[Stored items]
========================
**src/design/wsg_pkg.sv**
```systemverilog
package wsg_pkg;

  // Host transaction codes
  localparam logic [1:0] MODE_ADDR = 2'd0;
  localparam logic [1:0] MODE_WR   = 2'd1;
  localparam logic [1:0] MODE_RD   = 2'd2;
  localparam logic [1:0] MODE_TICK = 2'd3;

  // Divider operand selection
  localparam logic [1:0] DIV_PERIOD = 2'd0;
  localparam logic [1:0] DIV_STEPS  = 2'd1;
  localparam logic [1:0] DIV_LEN    = 2'd2;

  localparam int RAM_BYTES = 128;
  localparam int RAM_AW    = 7;
  localparam int DVD_W     = 25;  // dividend / quotient width
  localparam int DVS_W     = 23;  // divisor width
  localparam logic [4:0] DIV_ITER = 5'd25;

  typedef struct packed {
    logic [1:0] mode;
    logic [7:0] bus_value;
    logic [4:0] tick_cycles;
  } in_t;

  typedef struct packed {
    logic [7:0]         read_data;
    logic signed [15:0] sample;
  } out_t;

  typedef struct packed {
    logic       clr_step;
    logic       capture;
    logic       exec;
    logic       ch_init;
    logic       div_start;
    logic [1:0] div_sel;
    logic       div_step;
    logic       save_period;
    logic       keep_phase;
    logic       save_steps;
    logic       wrap_fetch;
    logic       nib_upd;
    logic       accumulate;
    logic       ch_next;
    logic       out_load;
  } cmd_t;

  typedef struct packed {
    logic       clear_done;
    logic       div_done;
    logic       freq_zero;
    logic       step_needed;
    logic       ch_last;
    logic [1:0] mode;
  } stat_t;

endpackage

```
**src/design/wsg_ctrl.sv**
```systemverilog
module wsg_ctrl
  import wsg_pkg::*;
(
  input  logic  clk,
  input  logic  rst_n,
  input  logic  in_valid,
  output logic  in_ready,
  output logic  out_valid,
  input  logic  out_ready,
  input  stat_t stat,
  output cmd_t  cmd
);

  localparam logic [3:0] S_CLR   = 4'd0;
  localparam logic [3:0] S_IDLE  = 4'd1;
  localparam logic [3:0] S_EXEC  = 4'd2;
  localparam logic [3:0] S_TINIT = 4'd3;
  localparam logic [3:0] S_CHST  = 4'd4;
  localparam logic [3:0] S_DIV1  = 4'd5;
  localparam logic [3:0] S_P1    = 4'd6;
  localparam logic [3:0] S_P2    = 4'd7;
  localparam logic [3:0] S_DIV2  = 4'd8;
  localparam logic [3:0] S_P3    = 4'd9;
  localparam logic [3:0] S_DIV3  = 4'd10;
  localparam logic [3:0] S_P4    = 4'd11;
  localparam logic [3:0] S_P5    = 4'd12;
  localparam logic [3:0] S_ACC   = 4'd13;
  localparam logic [3:0] S_NEXT  = 4'd14;
  localparam logic [3:0] S_DONE  = 4'd15;

  logic [3:0] state_r, state_nxt;
  logic       out_valid_r, out_valid_nxt;

  assign in_ready  = (state_r == S_IDLE);
  assign out_valid = out_valid_r;

  // Sequencer
  always_comb begin
    state_nxt     = state_r;
    cmd           = '0;
    out_valid_nxt = out_valid_r & ~out_ready;
    unique case (state_r)
      S_CLR: begin
        cmd.clr_step = 1'b1;
        if (stat.clear_done) begin
          cmd.clr_step = 1'b0;
          state_nxt    = S_IDLE;
        end
      end
      S_IDLE: begin
        if (in_valid) begin
          cmd.capture = 1'b1;
          state_nxt   = S_EXEC;
        end
      end
      S_EXEC: begin
        if (stat.mode == MODE_TICK) begin
          state_nxt = S_TINIT;
        end else begin
          cmd.exec  = 1'b1;
          state_nxt = S_DONE;
        end
      end
      S_TINIT: begin
        cmd.ch_init = 1'b1;
        state_nxt   = S_CHST;
      end
      S_CHST: begin
        if (stat.freq_zero) begin
          state_nxt = S_NEXT;
        end else begin
          cmd.div_start = 1'b1;
          cmd.div_sel   = DIV_PERIOD;
          state_nxt     = S_DIV1;
        end
      end
      S_DIV1: begin
        if (stat.div_done) state_nxt = S_P1;
        else cmd.div_step = 1'b1;
      end
      S_P1: begin
        cmd.save_period = 1'b1;
        state_nxt       = S_P2;
      end
      S_P2: begin
        if (stat.step_needed) begin
          cmd.div_start = 1'b1;
          cmd.div_sel   = DIV_STEPS;
          state_nxt     = S_DIV2;
        end else begin
          cmd.keep_phase = 1'b1;
          state_nxt      = S_ACC;
        end
      end
      S_DIV2: begin
        if (stat.div_done) state_nxt = S_P3;
        else cmd.div_step = 1'b1;
      end
      S_P3: begin
        cmd.save_steps = 1'b1;
        cmd.div_start  = 1'b1;
        cmd.div_sel    = DIV_LEN;
        state_nxt      = S_DIV3;
      end
      S_DIV3: begin
        if (stat.div_done) state_nxt = S_P4;
        else cmd.div_step = 1'b1;
      end
      S_P4: begin
        cmd.wrap_fetch = 1'b1;
        state_nxt      = S_P5;
      end
      S_P5: begin
        cmd.nib_upd = 1'b1;
        state_nxt   = S_ACC;
      end
      S_ACC: begin
        cmd.accumulate = 1'b1;
        state_nxt      = S_NEXT;
      end
      S_NEXT: begin
        if (stat.ch_last) begin
          state_nxt = S_DONE;
        end else begin
          cmd.ch_next = 1'b1;
          state_nxt   = S_CHST;
        end
      end
      S_DONE: begin
        if (!out_valid_r || out_ready) begin
          cmd.out_load  = 1'b1;
          out_valid_nxt = 1'b1;
          state_nxt     = S_IDLE;
        end
      end
      default: state_nxt = S_CLR;
    endcase
  end

  always_ff @(posedge clk) begin
    if (!rst_n) begin
      state_r     <= S_CLR;
      out_valid_r <= 1'b0;
    end else begin
      state_r     <= state_nxt;
      out_valid_r <= out_valid_nxt;
    end
  end

endmodule

```
**src/design/wsg_dp.sv**
```systemverilog
module wsg_dp
  import wsg_pkg::*;
#(
  parameter int NUM_CHANNELS = 8
) (
  input  logic  clk,
  input  logic  rst_n,
  input  in_t   in_data,
  input  cmd_t  cmd,
  output stat_t stat,
  output out_t  out_data
);

  localparam int CW = (NUM_CHANNELS > 1) ? $clog2(NUM_CHANNELS) : 1;
  localparam logic [2:0] FIRST_WIN = 3'(8 - NUM_CHANNELS);
  localparam logic [CW-1:0] LAST_CH = CW'(NUM_CHANNELS - 1);

  // Captured transaction
  in_t in_r;

  // Wave RAM and host registers
  logic [7:0]        ram [RAM_BYTES];
  logic [7:0]        ram_q_r;
  logic [RAM_AW:0]   clr_cnt_r;
  logic [RAM_AW-1:0] ptr_r;
  logic              ainc_r;
  logic [3:0]        act_r;

  // Channel state
  logic [17:0] freq_r  [NUM_CHANNELS];
  logic [5:0]  len_r   [NUM_CHANNELS];
  logic [7:0]  base_r  [NUM_CHANNELS];
  logic [3:0]  vol_r   [NUM_CHANNELS];
  logic [3:0]  nib_r   [NUM_CHANNELS];
  logic [4:0]  pos_r   [NUM_CHANNELS];
  logic [23:0] phase_r [NUM_CHANNELS];

  // Tick working registers
  logic [CW-1:0]      ch_r;
  logic [DVS_W-1:0]   period_r;
  logic [DVD_W-1:0]   psum_r;
  logic               nib_hi_r;
  logic signed [10:0] acc_r;

  // Shared restoring divider
  logic [DVD_W-1:0] q_r;
  logic [DVS_W:0]   rem_r;
  logic [DVS_W-1:0] dvs_r;
  logic [4:0]       div_cnt_r;
  logic [DVS_W:0]   trial;

  out_t out_r;

  // Host access decode
  logic [2:0]    wr_win;
  logic [2:0]    wr_off;
  logic [2:0]    wr_c3;
  logic [CW-1:0] wr_ch;
  logic          wr_chan;
  logic [5:0]    new_len;
  logic          host_wr;
  logic          host_rd;

  assign host_wr = cmd.exec && (in_r.mode == MODE_WR);
  assign host_rd = cmd.exec && (in_r.mode == MODE_RD);
  assign wr_win  = ptr_r[5:3];
  assign wr_off  = ptr_r[2:0];
  assign wr_c3   = wr_win - FIRST_WIN;
  assign wr_ch   = wr_c3[CW-1:0];
  assign wr_chan = host_wr && ptr_r[6] && (wr_win >= FIRST_WIN);
  assign new_len = 6'h20 - {1'b0, in_r.bus_value[4:2], 2'b00};

  // First channel of a tick
  logic [3:0]    st_win;
  logic [2:0]    st_c3;
  always_comb begin
    st_win = (act_r >= 4'd8) ? 4'd0 : 4'd8 - act_r;
    if (st_win < {1'b0, FIRST_WIN}) st_win = {1'b0, FIRST_WIN};
    st_c3 = st_win[2:0] - FIRST_WIN;
  end

  // Divider operand selection and step
  logic [DVD_W-1:0] dvd_sel;
  logic [DVS_W-1:0] dvs_sel;
  logic [7:0]       act15;
  assign act15 = {act_r, 4'b0000} - {4'b0000, act_r};
  always_comb begin
    case (cmd.div_sel)
      DIV_PERIOD: begin
        dvd_sel = {1'b0, act15, 16'h0000};
        dvs_sel = {5'b0, freq_r[ch_r]};
      end
      DIV_STEPS: begin
        dvd_sel = psum_r - DVD_W'(1);
        dvs_sel = period_r;
      end
      default: begin
        dvd_sel = q_r;
        dvs_sel = {17'b0, len_r[ch_r]};
      end
    endcase
  end
  assign trial = {rem_r[DVS_W-1:0], q_r[DVD_W-1]};

  // Position wrap and nibble address
  logic [5:0] r_len;
  logic [5:0] pos_sum;
  logic [4:0] pos_new;
  logic [7:0] fetch_a;
  always_comb begin
    r_len   = (len_r[ch_r] == 6'd0) ? 6'd1 : len_r[ch_r];
    pos_sum = {1'b0, pos_r[ch_r]} + rem_r[5:0];
    pos_new = (pos_sum >= r_len) ? 5'(pos_sum - r_len) : pos_sum[4:0];
    fetch_a = base_r[ch_r] + {3'b000, pos_new};
  end

  // Channel contribution
  logic signed [5:0]  nib_s;
  logic signed [10:0] prod;
  assign nib_s = $signed({2'b00, nib_r[ch_r]}) - 6'sd8;
  assign prod  = 11'(nib_s) * 11'($signed({1'b0, vol_r[ch_r]}));

  // Status to the sequencer
  assign stat.clear_done  = clr_cnt_r[RAM_AW];
  assign stat.div_done    = (div_cnt_r == 5'd0);
  assign stat.freq_zero   = (freq_r[ch_r] == 18'd0);
  assign stat.step_needed = (psum_r > {2'b00, period_r});
  assign stat.ch_last     = (ch_r == LAST_CH);
  assign stat.mode        = in_r.mode;

  assign out_data = out_r;

  // Wave RAM: one write port, one registered read port
  always_ff @(posedge clk) begin
    if (cmd.clr_step) ram[clr_cnt_r[RAM_AW-1:0]] <= 8'h00;
    else if (host_wr) ram[ptr_r] <= in_r.bus_value;
    if (cmd.wrap_fetch) ram_q_r <= ram[fetch_a[7:1]];
    else if (host_rd) ram_q_r <= ram[ptr_r];
  end

  // Payload registers
  always_ff @(posedge clk) begin
    if (cmd.capture) in_r <= in_data;
    if (cmd.out_load) begin
      out_r.read_data <= (in_r.mode == MODE_RD) ? ram_q_r : 8'h00;
      out_r.sample    <= (in_r.mode == MODE_TICK) ? {acc_r, 5'b00000} : 16'sd0;
    end
    if (cmd.save_period) begin
      period_r <= (q_r == '0) ? DVS_W'(1) : q_r[DVS_W-1:0];
      psum_r   <= {1'b0, phase_r[ch_r]} + DVD_W'(in_r.tick_cycles);
    end
    if (cmd.wrap_fetch) nib_hi_r <= fetch_a[0];
    if (cmd.div_start) begin
      q_r   <= dvd_sel;
      rem_r <= '0;
      dvs_r <= dvs_sel;
    end else if (cmd.div_step) begin
      if (trial >= {1'b0, dvs_r}) begin
        rem_r <= trial - {1'b0, dvs_r};
        q_r   <= {q_r[DVD_W-2:0], 1'b1};
      end else begin
        rem_r <= trial;
        q_r   <= {q_r[DVD_W-2:0], 1'b0};
      end
    end
  end

  // Control and channel state
  always_ff @(posedge clk) begin
    if (!rst_n) begin
      clr_cnt_r <= '0;
      ptr_r     <= '0;
      ainc_r    <= 1'b1;
      act_r     <= 4'd8;
      ch_r      <= '0;
      acc_r     <= '0;
      div_cnt_r <= '0;
      for (int i = 0; i < NUM_CHANNELS; i++) begin
        freq_r[i]  <= '0;
        len_r[i]   <= 6'd16;
        base_r[i]  <= '0;
        vol_r[i]   <= '0;
        nib_r[i]   <= '0;
        pos_r[i]   <= '0;
        phase_r[i] <= '0;
      end
    end else begin
      if (cmd.clr_step) clr_cnt_r <= clr_cnt_r + 1'b1;
      // address port
      if (cmd.exec && (in_r.mode == MODE_ADDR)) begin
        ptr_r  <= in_r.bus_value[RAM_AW-1:0];
        ainc_r <= in_r.bus_value[7];
      end
      if ((host_wr || host_rd) && ainc_r) ptr_r <= ptr_r + 1'b1;
      if (host_wr && (ptr_r == 7'h7F)) act_r <= 4'd1 + {1'b0, in_r.bus_value[6:4]};
      // channel register window
      if (wr_chan) begin
        case (wr_off)
          3'd0: freq_r[wr_ch][7:0]   <= in_r.bus_value;
          3'd2: freq_r[wr_ch][15:8]  <= in_r.bus_value;
          3'd4: begin
            freq_r[wr_ch][17:16] <= in_r.bus_value[1:0];
            if (len_r[wr_ch] != new_len) begin
              len_r[wr_ch] <= new_len;
              pos_r[wr_ch] <= '0;
            end
          end
          3'd6: base_r[wr_ch] <= in_r.bus_value;
          3'd7: vol_r[wr_ch]  <= in_r.bus_value[3:0];
          default: ;
        endcase
      end
      // tick sequencing
      if (cmd.ch_init) begin
        ch_r  <= st_c3[CW-1:0];
        acc_r <= '0;
      end
      if (cmd.ch_next) ch_r <= ch_r + 1'b1;
      if (cmd.div_start) div_cnt_r <= DIV_ITER;
      else if (cmd.div_step && div_cnt_r != 5'd0) div_cnt_r <= div_cnt_r - 1'b1;
      if (cmd.keep_phase) phase_r[ch_r] <= psum_r[23:0];
      if (cmd.save_steps) phase_r[ch_r] <= rem_r[23:0] + 24'd1;
      if (cmd.wrap_fetch) pos_r[ch_r] <= pos_new;
      if (cmd.nib_upd) nib_r[ch_r] <= nib_hi_r ? ram_q_r[7:4] : ram_q_r[3:0];
      if (cmd.accumulate) acc_r <= acc_r + prod;
    end
  end

endmodule

```
**src/design/wavetable_sound_generator_8ch_top.sv**
```systemverilog
// Host transactions (address, data write, data read): after acceptance the sequencer passes
// through S_EXEC and S_DONE; the result loads once the output is free. Sample tick: per channel,
// up to three 25-step divisions on one shared serial divider, plus phase, wrap, RAM fetch and
// accumulate; a silent channel is skipped. One transaction at a time.
// Reset: synchronous active-low rst_n, then a pass clearing all 128 RAM bytes with in_ready low.
module wavetable_sound_generator_8ch_top
  import wsg_pkg::*;
#(
  parameter int NUM_CHANNELS = 8
) (
  input  logic clk,
  input  logic rst_n,
  input  logic in_valid,
  output logic in_ready,
  input  in_t  in_data,
  output logic out_valid,
  input  logic out_ready,
  output out_t out_data
);

  cmd_t  cmd;
  stat_t stat;

  wsg_ctrl u_ctrl (
    .clk       (clk),
    .rst_n     (rst_n),
    .in_valid  (in_valid),
    .in_ready  (in_ready),
    .out_valid (out_valid),
    .out_ready (out_ready),
    .stat      (stat),
    .cmd       (cmd)
  );

  wsg_dp #(
    .NUM_CHANNELS (NUM_CHANNELS)
  ) u_dp (
    .clk      (clk),
    .rst_n    (rst_n),
    .in_data  (in_data),
    .cmd      (cmd),
    .stat     (stat),
    .out_data (out_data)
  );

endmodule

```
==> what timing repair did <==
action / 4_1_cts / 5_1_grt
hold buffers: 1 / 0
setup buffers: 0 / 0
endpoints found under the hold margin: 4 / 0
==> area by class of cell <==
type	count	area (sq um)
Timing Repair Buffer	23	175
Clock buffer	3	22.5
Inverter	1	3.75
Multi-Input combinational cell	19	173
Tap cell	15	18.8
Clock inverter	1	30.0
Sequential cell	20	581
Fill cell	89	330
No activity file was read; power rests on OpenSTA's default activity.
[src/rtl/hmsa_front.sv]
// Front end: convert operands to total seconds, classify and run the short operations
module hmsa_front #(
	parameter int TW = 32
) (
	input  logic                     clk,
	input  logic                     arst_n,
	input  logic                     start,
	output logic                     busy,
	input  logic [2:0]               opcode,
	input  logic signed [16:0]       a_hours,
	input  logic signed [16:0]       a_minutes,
	input  logic signed [16:0]       a_seconds,
	input  logic signed [16:0]       b_hours,
	input  logic signed [16:0]       b_minutes,
	input  logic signed [16:0]       b_seconds,
	input  logic signed [16:0]       scalar,
	input  logic                     full,
	output logic                     push,
	output logic [TW-1:0]            push_value,
	output logic [16:0]              push_scalar,
	output logic                     push_is_div,
	output hmsa_pkg::hmsa_flags_t    push_flags
);
	logic signed [31:0] ta_sum, tb_sum;
	logic               accept, adv2;

	logic               v_s1;
	logic [2:0]         op_s1;
	logic signed [TW-1:0] ta_s1, tb_s1;
	logic signed [16:0] sc_s1;

	logic signed [TW+16:0] prod;
	logic signed [TW-1:0]  val;
	hmsa_pkg::hmsa_flags_t flags;

	logic               v_s2;
	logic [TW-1:0]      val_s2;
	logic [16:0]        sc_s2;
	logic               is_div_s2;
	hmsa_pkg::hmsa_flags_t flags_s2;

	assign ta_sum = 32'(a_hours) * 32'(hmsa_pkg::SEC_PER_HOUR)
		+ 32'(a_minutes) * 32'(hmsa_pkg::SEC_PER_MIN) + 32'(a_seconds);
	assign tb_sum = 32'(b_hours) * 32'(hmsa_pkg::SEC_PER_HOUR)
		+ 32'(b_minutes) * 32'(hmsa_pkg::SEC_PER_MIN) + 32'(b_seconds);

	assign push   = v_s2 && !full;
	assign adv2   = !v_s2 || push;
	assign busy   = v_s1 && !adv2;
	assign accept = start && !busy;

	always_ff @(posedge clk or negedge arst_n) begin
		if (!arst_n) begin
			v_s1 <= 1'b0;
		end else if (!v_s1 || adv2) begin
			v_s1 <= accept;
		end
	end

	always_ff @(posedge clk) begin
		if (accept) begin
			op_s1 <= opcode;
			ta_s1 <= TW'(ta_sum);
			tb_s1 <= TW'(tb_sum);
			sc_s1 <= scalar;
		end
	end

	assign prod = ta_s1 * sc_s1;

	always_comb begin
		case (op_s1)
			hmsa_pkg::OP_INC: val = ta_s1 + TW'(1);
			hmsa_pkg::OP_ADD: val = ta_s1 + tb_s1;
			hmsa_pkg::OP_SUB: val = ta_s1 - tb_s1;
			hmsa_pkg::OP_MUL: val = prod[TW-1:0];
			default:          val = ta_s1;
		endcase
		flags.a_greater   = ta_s1 > tb_s1;
		flags.a_less      = ta_s1 < tb_s1;
		flags.a_equal     = ta_s1 == tb_s1;
		flags.div_by_zero = (op_s1 == hmsa_pkg::OP_DIV) && (sc_s1 == 17'sd0);
	end

	always_ff @(posedge clk or negedge arst_n) begin
		if (!arst_n) begin
			v_s2 <= 1'b0;
		end else if (adv2) begin
			v_s2 <= v_s1;
		end
	end

	always_ff @(posedge clk) begin
		if (adv2 && v_s1) begin
			val_s2    <= val;
			sc_s2     <= sc_s1;
			is_div_s2 <= op_s1 == hmsa_pkg::OP_DIV;
			flags_s2  <= flags;
		end
	end

	assign push_value  = val_s2;
	assign push_scalar = sc_s2;
	assign push_is_div = is_div_s2;
	assign push_flags  = flags_s2;
endmodule
===== src/rtl/hmsa_pkg.sv =====
// Shared opcodes, time constants and the flag bundle for the hours-minutes-seconds unit
package hmsa_pkg;
	localparam logic [2:0] OP_NORM = 3'd0;
	localparam logic [2:0] OP_INC  = 3'd1;
	localparam logic [2:0] OP_ADD  = 3'd2;
	localparam logic [2:0] OP_SUB  = 3'd3;
	localparam logic [2:0] OP_MUL  = 3'd4;
	localparam logic [2:0] OP_DIV  = 3'd5;

	localparam int FIELD_W        = 17;
	localparam int HOURS_W        = 21;
	localparam int MS_W           = 7;
	localparam int SEC_PER_HOUR   = 3600;
	localparam int SEC_PER_MIN    = 60;
	localparam int HOUR_REM_W     = 12;
	// floor(r * MIN_RECIP / 2^MIN_RECIP_SHIFT) == r / 60 for every r below 3600
	localparam int MIN_RECIP      = 4370;
	localparam int MIN_RECIP_SHIFT = 18;
	localparam int MIN_PROD_W     = 25;

	// Split by 3600 one byte of the total at a time. 3600 = 16 * 225: drop the
	// low four bits, then floor(y * HOUR_RECIP / 2^HOUR_RECIP_SHIFT) == y / 225
	// for every 16-bit y.
	localparam int HOUR_DIGIT_W     = 8;
	localparam int HOUR_PRE_SHIFT   = 4;
	localparam int HOUR_RECIP       = 74566;
	localparam int HOUR_RECIP_SHIFT = 24;
	localparam int HOUR_PROD_W      = 33;

	typedef struct packed {
		logic a_greater;
		logic a_less;
		logic a_equal;
		logic div_by_zero;
	} hmsa_flags_t;
endpackage


===== src/rtl/hmsa_div.sv =====
// Pipelined restoring divider: one quotient bit per stage, a tag rides alongside
module hmsa_div #(
	parameter int W  = 32,
	parameter int DW = 17,
	parameter int PW = 5
) (
	input  logic          clk,
	input  logic          arst_n,
	input  logic          in_valid,
	input  logic [W-1:0]  dividend,
	input  logic [DW-1:0] divisor,
	input  logic [PW-1:0] in_tag,
	output logic          out_valid,
	output logic [W-1:0]  quotient,
	output logic [PW-1:0] out_tag
);
	logic          v_s   [W+1];
	logic [W-1:0]  num_s [W+1];
	logic [DW-1:0] rem_s [W+1];
	logic [DW-1:0] dvs_s [W+1];
	logic [PW-1:0] tag_s [W+1];

	assign v_s[0]   = in_valid;
	assign num_s[0] = dividend;
	assign rem_s[0] = '0;
	assign dvs_s[0] = divisor;
	assign tag_s[0] = in_tag;

	for (genvar k = 0; k < W; k++) begin : g_stage
		logic [DW:0]   trial;
		logic [DW+1:0] diff;
		logic          ge;

		assign trial = {rem_s[k], num_s[k][W-1]};
		assign diff  = {1'b0, trial} - {2'b00, dvs_s[k]};
		assign ge    = !diff[DW+1];

		always_ff @(posedge clk or negedge arst_n) begin
			if (!arst_n) begin
				v_s[k+1] <= 1'b0;
			end else begin
				v_s[k+1] <= v_s[k];
			end
		end

		always_ff @(posedge clk) begin
			num_s[k+1] <= {num_s[k][W-2:0], ge};
			rem_s[k+1] <= ge ? diff[DW-1:0] : trial[DW-1:0];
			dvs_s[k+1] <= dvs_s[k];
			tag_s[k+1] <= tag_s[k];
		end
	end

	assign out_valid = v_s[W];
	assign quotient  = num_s[W];
	assign out_tag   = tag_s[W];
endmodule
========================
**WHAT NEEDS TO BE DONE**.
Read the records above. Show each line that has the string "area".

**REPLY**.
==> area by class of cell <==
type	count	area (sq um)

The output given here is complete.